The second part of the phrase implied Stalin.
Bulgakov, as a former doctor, understood well what his diagnosis of nephrosclerosis meant. His father died of this disease in 1907. He was almost the same age as the writer.
Bulgakov spent his last days at home, he refused to go to the hospital. Along with Elena, the writer’s friends, Sergei Yermolinsky and Marika Chimishkya sat at the bedside of the dying man. Elena promised her dying husband that she would get his novel “The Master and Margarita” published.
Mikhail Bulgakov died on March 10, 1940. That year, a commission on Bulgakov’s literary legacy was established by the Writers’ Union of the USSR. It was headed by the poet Konstantin Mikhailovich Simonov. However, it was still impossible to publish the novel.
“… at the moment the novel is unacceptable. It will take 50 to 100 years,” Mikhail Bulgakov’s friend, literary critic and philosopher Pavel Sergeyevich Popov wrote to Elena Bulgakova in 1940.
Only a quarter of a century later, Elena Bulgakova
and Konstantin Simonov managed to get the novel published. The text of “The
Master and Margarita” was published in two issues of the Moscow magazine, in
late 1966 and early 1967, with entire segments of the text removed by censors.
The novel caused a great stir among readers.

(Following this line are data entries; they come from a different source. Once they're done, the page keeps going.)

--- src/common/rv32i_types_pkg.sv ---
// ################################################
// Base RV32I types shared by every block of the
// custom-instruction manager. Import it wherever a
// data word, register index or instruction field is used.
// ################################################

package rv32i_types_pkg;

  localparam int unsigned WORD_W   = 32; // width of one data word.
  localparam int unsigned REGSEL_W = 5;  // 32 architectural registers.

  typedef logic [WORD_W-1:0]   word_t;   // data word and raw instruction.
  typedef logic [REGSEL_W-1:0] regsel_t; // register file index.
  typedef logic [6:0]          opcode_t; // major opcode field.
  typedef logic [2:0]          funct3_t; // minor function field.
  typedef logic [6:0]          funct7_t; // upper function field of R-type words.

  // R-type view of an instruction word, listed from the most significant bit down.
  // Both custom opcodes use this layout, so the extensions decode through it.
  typedef struct packed {
    funct7_t funct7; // unused by the present extensions.
    regsel_t rs2;    // second source index.
    regsel_t rs1;    // first source index.
    funct3_t funct3; // selects the operation inside an extension.
    regsel_t rd;     // destination index.
    opcode_t opcode; // selects the extension.
  } rtype_t;

endpackage

--- src/common/ext_mgmt_pkg.sv ---
// ################################################
// Request, claim and result types of the extension
// manager, with cause codes and opcode constants.
// Shared by the arbiter, both extensions and the testbench.
// ################################################

package ext_mgmt_pkg;

  import rv32i_types_pkg::*;

  typedef logic [1:0] ext_cause_t; // exception cause reported to the core.
  typedef logic       ext_idx_t;   // index of one extension.
  typedef logic [1:0] ext_vec_t;   // one bit per extension, indexed by ext_idx_t.

  localparam ext_idx_t EXT_BC  = 1'b0; // bit-count extension slot.
  localparam ext_idx_t EXT_MAC = 1'b1; // multiply-accumulate extension slot.

  // cause values equal the extension index, except for the unclaimed case.
  localparam ext_cause_t CAUSE_BC   = 2'd0; // illegal bit-count funct3.
  localparam ext_cause_t CAUSE_MAC  = 2'd1; // illegal multiply-accumulate funct3.
  localparam ext_cause_t CAUSE_NONE = 2'd3; // no extension claimed the word.

  localparam opcode_t OPC_CUSTOM0 = 7'b0001011; // claimed by the bit-count unit.
  localparam opcode_t OPC_CUSTOM1 = 7'b0101011; // claimed by the MAC unit.

  typedef enum funct3_t {
    BC_POPCNT = 3'd0, // number of set bits.
    BC_CLZ    = 3'd1, // leading zeros, 32 for a zero operand.
    BC_CTZ    = 3'd2, // trailing zeros, 32 for a zero operand.
    BC_REV    = 3'd3  // bit 0 swaps with bit 31 and so on.
  } bc_op_t;

  typedef enum funct3_t {
    MAC_MUL = 3'd0, // low word of rs1 * rs2.
    MAC_ACC = 3'd1, // accumulator += rs1 * rs2.
    MAC_CLR = 3'd2  // read and clear the accumulator.
  } mac_op_t;

  typedef struct packed {
    word_t insn;     // instruction word as fetched.
    word_t rs1_data; // first operand, already read by the core.
    word_t rs2_data; // second operand.
  } ext_req_t;

  typedef struct packed {
    logic    done;      // single-cycle pulse when the answer is valid.
    logic    exception; // the extension rejected the funct3.
    logic    reg_w;     // write rd with wdata.
    regsel_t rd;        // destination index.
    word_t   wdata;     // value to write.
  } ext_resp_t;

  typedef struct packed {
    regsel_t    rd;        // destination index.
    word_t      wdata;     // zero when exception is set.
    logic       reg_w;     // set only without exception and for rd other than x0.
    logic       exception; // instruction failed.
    ext_cause_t ex_cause;  // names the responsible extension.
  } ext_result_t;

endpackage

--- src/ext_bitcount.sv ---
// ################################################
// Custom-0 extension with population count, leading and
// trailing zero count and bit reverse of rs1. It claims
// by opcode and answers one cycle after start.
// ################################################

`timescale 1ns/1ps

module ext_bitcount import rv32i_types_pkg::*, ext_mgmt_pkg::*; (
  input  logic      CLK,
  input  logic      rst_n,
  input  ext_req_t  ext_req, // request held by the arbiter.
  output logic      claim,   // combinational opcode match.
  input  logic      start,   // one-cycle start pulse.
  output ext_resp_t resp     // registered answer.
);

  rtype_t insn_f;  // field view of the instruction.
  word_t  rs1;     // only rs1 is an operand here.
  word_t  popcnt;  // number of ones in rs1.
  word_t  lzcnt;   // leading zeros in rs1.
  word_t  tzcnt;   // trailing zeros in rs1.
  word_t  rev;     // rs1 with its bit order reversed.
  word_t  result;  // value selected by funct3.
  logic   illegal; // funct3 outside the four operations.

  assign insn_f = ext_req.insn;
  assign rs1    = ext_req.rs1_data;
  assign claim  = (insn_f.opcode == OPC_CUSTOM0);

  always_comb begin
    popcnt = '0;
    lzcnt  = word_t'(32); // stays 32 when rs1 is zero.
    tzcnt  = word_t'(32);
    for (int i = 0; i < 32; i++) begin
      popcnt = popcnt + word_t'(rs1[i]);
      if (rs1[i]) lzcnt = word_t'(31 - i); // the highest set bit is seen last.
      rev[31-i] = rs1[i];
    end
    for (int i = 31; i >= 0; i--) begin
      if (rs1[i]) tzcnt = word_t'(i); // the lowest set bit is seen last.
    end
  end

  always_comb begin
    illegal = 1'b0;
    case (bc_op_t'(insn_f.funct3))
      BC_POPCNT: result = popcnt;
      BC_CLZ:    result = lzcnt;
      BC_CTZ:    result = tzcnt;
      BC_REV:    result = rev;
      default: begin
        result  = '0; // an illegal operation writes nothing.
        illegal = 1'b1;
      end
    endcase
  end

  always_ff @(posedge CLK or negedge rst_n) begin
    if (!rst_n) begin
      resp <= '0;
    end else begin
      resp.done <= start; // done follows start by one cycle.
      if (start) begin
        resp.exception <= illegal;
        resp.reg_w     <= !illegal && (insn_f.rd != '0);
        resp.rd        <= insn_f.rd;
        resp.wdata     <= result;
      end
    end
  end

endmodule

--- src/ext_mac.sv ---
// ################################################
// Custom-1 extension with a shift-add multiplier and a
// 32-bit accumulator. A multiply answers 32/MUL_STEP_BITS+1
// cycles after start, a clear or illegal op after one.
// ################################################

`timescale 1ns/1ps

module ext_mac import rv32i_types_pkg::*, ext_mgmt_pkg::*; #(
  parameter int unsigned MUL_STEP_BITS = 4 // multiplier bits handled per cycle.
) (
  input  logic      CLK,
  input  logic      rst_n,
  input  ext_req_t  ext_req, // request held by the arbiter.
  output logic      claim,   // combinational opcode match.
  input  logic      start,   // one-cycle start pulse.
  output ext_resp_t resp     // registered answer.
);

  localparam int unsigned STEPS = 32 / MUL_STEP_BITS; // cycles of the multiply phase.
  localparam int unsigned CNT_W = $clog2(STEPS);

  typedef enum logic {MAC_IDLE, MAC_BUSY} mac_state_t;

  if (!(MUL_STEP_BITS inside {1, 2, 4, 8})) begin : g_bad_step
    $error("MUL_STEP_BITS must be 1, 2, 4 or 8.");
  end

  mac_state_t       state_q;   // idle or multiplying.
  logic [CNT_W-1:0] cnt_q;     // steps already done.
  word_t            acc_q;     // architectural accumulator.
  word_t            mcand_q;   // multiplicand, shifted left each step.
  word_t            mplier_q;  // multiplier, shifted right each step.
  word_t            prod_q;    // partial product, low word only.
  word_t            prod_next; // partial product after this step.
  word_t            acc_sum;   // accumulator plus the finished product.
  mac_op_t          op;        // decoded funct3 of the request.
  mac_op_t          op_q;      // operation of the running multiply.
  regsel_t          rd_q;      // destination of the running multiply.
  rtype_t           insn_f;    // field view of the instruction.
  logic             legal;     // funct3 names a MAC operation.

  assign insn_f = ext_req.insn;
  assign claim  = (insn_f.opcode == OPC_CUSTOM1);
  assign op     = mac_op_t'(insn_f.funct3);

  always_comb begin
    case (op)
      MAC_MUL, MAC_ACC, MAC_CLR: legal = 1'b1;
      default:                   legal = 1'b0;
    endcase
  end

  // adds MUL_STEP_BITS shifted copies of the multiplicand per cycle.
  always_comb begin
    prod_next = prod_q;
    for (int b = 0; b < MUL_STEP_BITS; b++) begin
      if (mplier_q[b]) prod_next = prod_next + (mcand_q << b);
    end
  end

  assign acc_sum = acc_q + prod_next;

  always_ff @(posedge CLK or negedge rst_n) begin
    if (!rst_n) begin
      state_q <= MAC_IDLE;
      cnt_q   <= '0;
      acc_q   <= '0;
      resp    <= '0;
    end else begin
      resp.done <= 1'b0; // done is a single-cycle pulse.
      case (state_q)
        MAC_IDLE: begin
          if (start && !legal) begin
            resp.done      <= 1'b1; // rejected at once while the accumulator stays untouched.
            resp.exception <= 1'b1;
            resp.reg_w     <= 1'b0;
            resp.rd        <= insn_f.rd;
            resp.wdata     <= '0;
          end else if (start && op == MAC_CLR) begin
            resp.done      <= 1'b1; // returns the old sum in one cycle.
            resp.exception <= 1'b0;
            resp.reg_w     <= (insn_f.rd != '0);
            resp.rd        <= insn_f.rd;
            resp.wdata     <= acc_q;
            acc_q          <= '0;
          end else if (start) begin
            state_q <= MAC_BUSY;
            cnt_q   <= '0;
          end
        end
        MAC_BUSY: begin
          cnt_q <= cnt_q + 1'b1;
          if (cnt_q == CNT_W'(STEPS - 1)) begin
            state_q        <= MAC_IDLE; // the last step completes here.
            resp.done      <= 1'b1;
            resp.exception <= 1'b0;
            resp.reg_w     <= (rd_q != '0);
            resp.rd        <= rd_q;
            if (op_q == MAC_ACC) begin
              acc_q      <= acc_sum;
              resp.wdata <= acc_sum;
            end else begin
              resp.wdata <= prod_next;
            end
          end
        end
        default: state_q <= MAC_IDLE;
      endcase
    end
  end

  always_ff @(posedge CLK) begin
    if (state_q == MAC_IDLE && start) begin
      mcand_q  <= ext_req.rs1_data;
      mplier_q <= ext_req.rs2_data;
      prod_q   <= '0;
      op_q     <= op;
      rd_q     <= insn_f.rd;
    end else if (state_q == MAC_BUSY) begin
      mcand_q  <= mcand_q << MUL_STEP_BITS;
      mplier_q <= mplier_q >> MUL_STEP_BITS;
      prod_q   <= prod_next;
    end
  end

endmodule

--- src/ext_mgmt/ext_arbiter.sv ---
// ################################################
// Arbiter of the extension manager. It accepts one request,
// starts the claiming extension, turns the answer into one
// writeback record and holds it until the core takes it.
// ################################################

`timescale 1ns/1ps

module ext_arbiter import rv32i_types_pkg::*, ext_mgmt_pkg::*; (
  input  logic        CLK,
  input  logic        rst_n,
  input  ext_req_t    req,
  input  logic        req_valid,
  output logic        req_ready,
  output ext_result_t res,
  output logic        res_valid,
  input  logic        res_ready,
  output ext_req_t    ext_req,
  input  logic        bc_claim,
  input  logic        mac_claim,
  output logic        bc_start,
  output logic        mac_start,
  input  ext_resp_t   bc_resp,
  input  ext_resp_t   mac_resp
);

  typedef enum logic [1:0] {IDLE, WAIT_EXT, HOLD_RES} arb_state_t;

  arb_state_t        state_q, state_d; // sequencing of one instruction.
  ext_req_t          req_q;            // request held for the whole transaction.
  logic              start_pend_q;     // first cycle after acceptance.
  ext_result_t       res_q, res_d;     // result register toward the core.
  ext_vec_t          tokens;           // one claim token per extension.
  ext_vec_t          start_vec;        // start pulses, one per extension.
  logic              ext_is_active;    // at least one extension claimed.
  ext_idx_t          active_ext;       // highest claiming index.
  ext_resp_t [1:0]   resps;            // answers, indexed like tokens.
  ext_resp_t         act_resp;         // answer of the active extension.
  rtype_t            insn_f;           // field view of the held instruction.
  logic              accept;           // request handshake on this edge.

  assign req_ready = (state_q == IDLE);     // busy from acceptance to result handshake.
  assign res_valid = (state_q == HOLD_RES);
  assign res       = res_q;
  assign accept    = req_valid && req_ready;
  assign ext_req   = req_q;                 // claims are decoded from the held word.
  assign insn_f    = req_q.insn;

  assign tokens[EXT_BC]  = bc_claim;
  assign tokens[EXT_MAC] = mac_claim;
  assign ext_is_active   = |tokens;

  // later indices win, so the highest claiming extension is active.
  always_comb begin
    active_ext = EXT_BC;
    for (int i = 0; i < $bits(ext_vec_t); i++) begin
      if (tokens[i]) active_ext = ext_idx_t'(i);
    end
  end

  assign resps[EXT_BC]  = bc_resp;
  assign resps[EXT_MAC] = mac_resp;
  assign act_resp       = resps[active_ext];

  always_comb begin
    start_vec = '0;
    if (state_q == WAIT_EXT && start_pend_q && ext_is_active) begin
      start_vec[active_ext] = 1'b1; // only the active extension is started.
    end
  end

  assign bc_start  = start_vec[EXT_BC];
  assign mac_start = start_vec[EXT_MAC];

  always_comb begin
    state_d = state_q;
    res_d   = res_q;
    case (state_q)
      IDLE: begin
        if (accept) state_d = WAIT_EXT;
      end
      WAIT_EXT: begin
        if (start_pend_q && !ext_is_active) begin
          res_d.rd        = insn_f.rd; // nobody claimed, so the arbiter answers itself.
          res_d.wdata     = '0;
          res_d.reg_w     = 1'b0;
          res_d.exception = 1'b1;
          res_d.ex_cause  = CAUSE_NONE;
          state_d         = HOLD_RES;
        end else if (!start_pend_q && act_resp.done) begin
          res_d.rd        = act_resp.rd;
          res_d.wdata     = act_resp.exception ? '0 : act_resp.wdata;
          res_d.reg_w     = act_resp.reg_w && !act_resp.exception && (act_resp.rd != '0);
          res_d.exception = act_resp.exception;
          res_d.ex_cause  = ext_cause_t'(active_ext); // cause is the extension index.
          state_d         = HOLD_RES;
        end
      end
      HOLD_RES: begin
        if (res_ready) state_d = IDLE; // result taken, ready for the next request.
      end
      default: state_d = IDLE;
    endcase
  end

  always_ff @(posedge CLK or negedge rst_n) begin
    if (!rst_n) begin
      state_q      <= IDLE;
      start_pend_q <= 1'b0;
    end else begin
      state_q      <= state_d;
      start_pend_q <= accept; // high for exactly one cycle after acceptance.
    end
  end

  always_ff @(posedge CLK) begin
    if (accept) req_q <= req;
    res_q <= res_d;
  end

endmodule

--- src/ext_mgmt/ext_mgmt.sv ---
// ################################################
// Top level of the custom-instruction manager. The core
// hands one instruction with its operands over the request
// channel and receives one writeback record per request.
// ################################################

`timescale 1ns/1ps

module ext_mgmt import ext_mgmt_pkg::*; #(
  parameter int unsigned MUL_STEP_BITS = 4 // multiplier bits retired per cycle in ext_mac.
) (
  input  logic        CLK,       // core clock.
  input  logic        rst_n,     // asynchronous reset, active low.
  input  ext_req_t    req,       // instruction and operands from the core.
  input  logic        req_valid, // core offers req.
  output logic        req_ready, // manager is idle and takes req.
  output ext_result_t res,       // writeback record for the core.
  output logic        res_valid, // res is valid and held.
  input  logic        res_ready  // core takes res.
);

  ext_req_t  ext_req;   // accepted request, broadcast to every extension.
  logic      bc_claim;  // bit-count unit decodes ext_req as its own.
  logic      mac_claim; // MAC unit decodes ext_req as its own.
  logic      bc_start;  // one-cycle start pulse to the bit-count unit.
  logic      mac_start; // one-cycle start pulse to the MAC unit.
  ext_resp_t bc_resp;   // registered answer of the bit-count unit.
  ext_resp_t mac_resp;  // registered answer of the MAC unit.

  // the arbiter owns both core channels and sequences the extensions.
  ext_arbiter arbiter_i (
    .CLK       (CLK),
    .rst_n     (rst_n),
    .req       (req),
    .req_valid (req_valid),
    .req_ready (req_ready),
    .res       (res),
    .res_valid (res_valid),
    .res_ready (res_ready),
    .ext_req   (ext_req),
    .bc_claim  (bc_claim),
    .mac_claim (mac_claim),
    .bc_start  (bc_start),
    .mac_start (mac_start),
    .bc_resp   (bc_resp),
    .mac_resp  (mac_resp)
  );

  // custom-0 decoder, answers one cycle after start.
  ext_bitcount bitcount_i (
    .CLK     (CLK),
    .rst_n   (rst_n),
    .ext_req (ext_req),
    .claim   (bc_claim),
    .start   (bc_start),
    .resp    (bc_resp)
  );

  // custom-1 decoder with its own accumulator.
  ext_mac #(
    .MUL_STEP_BITS (MUL_STEP_BITS)
  ) mac_i (
    .CLK     (CLK),
    .rst_n   (rst_n),
    .ext_req (ext_req),
    .claim   (mac_claim),
    .start   (mac_start),
    .resp    (mac_resp)
  );

endmodule

--- config.mk ---
export PLATFORM = sky130hd
export DESIGN_NAME = ext_mgmt
export DESIGN_NICKNAME = d
export VERILOG_FILES = /design/src/common/rv32i_types_pkg.sv /design/src/common/ext_mgmt_pkg.sv /design/src/ext_bitcount.sv /design/src/ext_mac.sv /design/src/ext_mgmt/ext_arbiter.sv /design/src/ext_mgmt/ext_mgmt.sv
export SDC_FILE = /design/constraint.sdc
export NUM_CORES = 1
export LEC_CHECK = 0
export BUFFER_PORTS_ARGS = -buffer_cell sky130_fd_sc_hd__buf_2
export CORE_ASPECT_RATIO = 0.6
export CORE_MARGIN = 5
export CORE_UTILIZATION = 30
export DETAILED_ROUTE_END_ITERATION = 10
export SLEW_MARGIN = 20
export SYNTH_ARGS = -nofsm -noshare
export SYNTH_HDL_FRONTEND = slang
export SYNTH_SLANG_ARGS = --single-unit
--- constraint.sdc ---
create_clock -name CLK -period 21 [get_ports CLK]
set_input_delay 2.1 -clock CLK [delete_from_list [all_inputs] [get_ports CLK]]
set_output_delay 2.1 -clock CLK [all_outputs]
set_load 0.05 [all_outputs]
==> impl_metrics.env, run 1 <==
export IMPL_grt_overflow=0
export IMPL_syn_nets=2869
export IMPL_post_cts_buffers=0
export IMPL_synth_area_leaders="edfxtp_1 25%, dfrtp_1 13%, ha_1 8.9%"
export IMPL_ant_nets=0
export IMPL_ctsHtreeMaxLevel=1
export IMPL_synth_xor_area_share_pct=4.92
export IMPL_io_pins=143
export IMPL_core_area_um2=77100
export IMPL_avgSynthCellArea_um2=9.02
export IMPL_drive_gt1_share_pct=11.3
export IMPL_yosys_area_top_type_share_pct=24.8
export IMPL_drt_pre_antenna_iters=5
export IMPL_startpoint_type="flop"
export IMPL_drt_iter0_markers=2250
export IMPL_syn_inst=2575
export IMPL_path_max_fanout=6
export IMPL_fp_row_count=79
export IMPL_fmax_ghz=0.0852
export IMPL_clkSinkCount=343
export IMPL_finClkSkew_ps=30.1
export IMPL_dieArea_um2=83300
export IMPL_final_common_cell="nand2_1"
export IMPL_worstPathArrival_ps=12190
export IMPL_insertion_delay_ps=610
export IMPL_die_h_um=226
export IMPL_final_cell_area_um2=26100
export IMPL_synthAdderAreaFrac_pct=11.4
export IMPL_syn_to_final_growth_pct=12.2
export IMPL_antenna_found_initial=2
export IMPL_fin_ws_ps=9260
export IMPL_tightest_slew_ps=1110
export IMPL_fp_dieW_um=369
export IMPL_grt_setup_unrepaired="false"
export IMPL_cts_root_buf="clkbuf_16"
export IMPL_grt_pass1_wl_um=114000
export IMPL_cpMaxStageDelayCell="a31oi_1"
export IMPL_cts_tree="yes"
export IMPL_grt_max_degree=83
export IMPL_synth_edf_count=192
export IMPL_cp_required_ps=21440
export IMPL_synth_area_um2=23200
export IMPL_clk_path_buf_depth=3
export IMPL_path_clk_slew_ps=70
export IMPL_synthArstFlopShare_pct=34.7
export IMPL_synth_top_flop_cell="edfxtp_1"
export IMPL_vias=19800
export IMPL_yosysWarnings=0
export IMPL_synth_seq_cells=343
export IMPL_cts_buffers=30
export IMPL_ir_worst_vdd_mv=0.200
export IMPL_dpl_cell_area_um2=25100
export IMPL_cts_resized=0
export IMPL_maxSlewViolCount=0
export IMPL_place_ws_ps=9810
export IMPL_setup_viol=0
export IMPL_port_buffers=125
export IMPL_leakagePower_nw=11.6
export IMPL_maxCapViolations=0
export IMPL_finalHoldViolCount=0
export IMPL_pwr_density_cell_nw_per_um2=151
export IMPL_drcViolationCount=0
export IMPL_fin_crit_ps=11740
export IMPL_muxShareOfSynthArea_pct=3.13
export IMPL_grt_use_total_pct=17.7
export IMPL_yosysTopAreaCell="edfxtp_1"
export IMPL_place_gp_congestion=0.941
export IMPL_final_cell_mix="520 x nand2_1, 214 x a21oi_1, 192 x edfxtp_1"
export IMPL_initial_core_util_pct=30.1
export IMPL_synth_top_family_by_area="compound AO/OA/AOI/OAI gates"
export IMPL_critical_path_max_stage_delay_ps=610
export IMPL_wl_per_cell_um=20.4
export IMPL_finalCritPeriodShare_pct=55.9
export IMPL_viasPerCell=5.35
export IMPL_finalSetupTns_ps=0
export IMPL_hpwl_um=57900
export IMPL_synth_compound_area_share_pct=19.6
export IMPL_n_antenna_cell=0
export IMPL_final_nets=2964
export IMPL_synthSimpleGateAreaFrac_pct=17.0
export IMPL_hp_class="flop to flop"
export IMPL_wl_um=75600
export IMPL_ys_seq_area_share_pct=40.4
export IMPL_yosysUniqueCellTypes=91
export IMPL_grt_pass1_vias=18100
export IMPL_cp_end_kind="flop"
export IMPL_relSlewSlack_pct=26.2
export IMPL_hold_buffers=0
export IMPL_worstSetupPathType="flop to flop"
export IMPL_status="finished, final reports clean"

It soon became clear that the “haunted flat” from “The Master and Margarita” was inspired by apartment No. 50 at 10 Bolshaya Sadovaya Street, where Bulgakov lived in the first half of the 1920s. From then on, fans of Mikhail Bulgakov began coming to the apartment and leaving inscriptions and drawings on the walls of the entrance. This tradition is still alive today.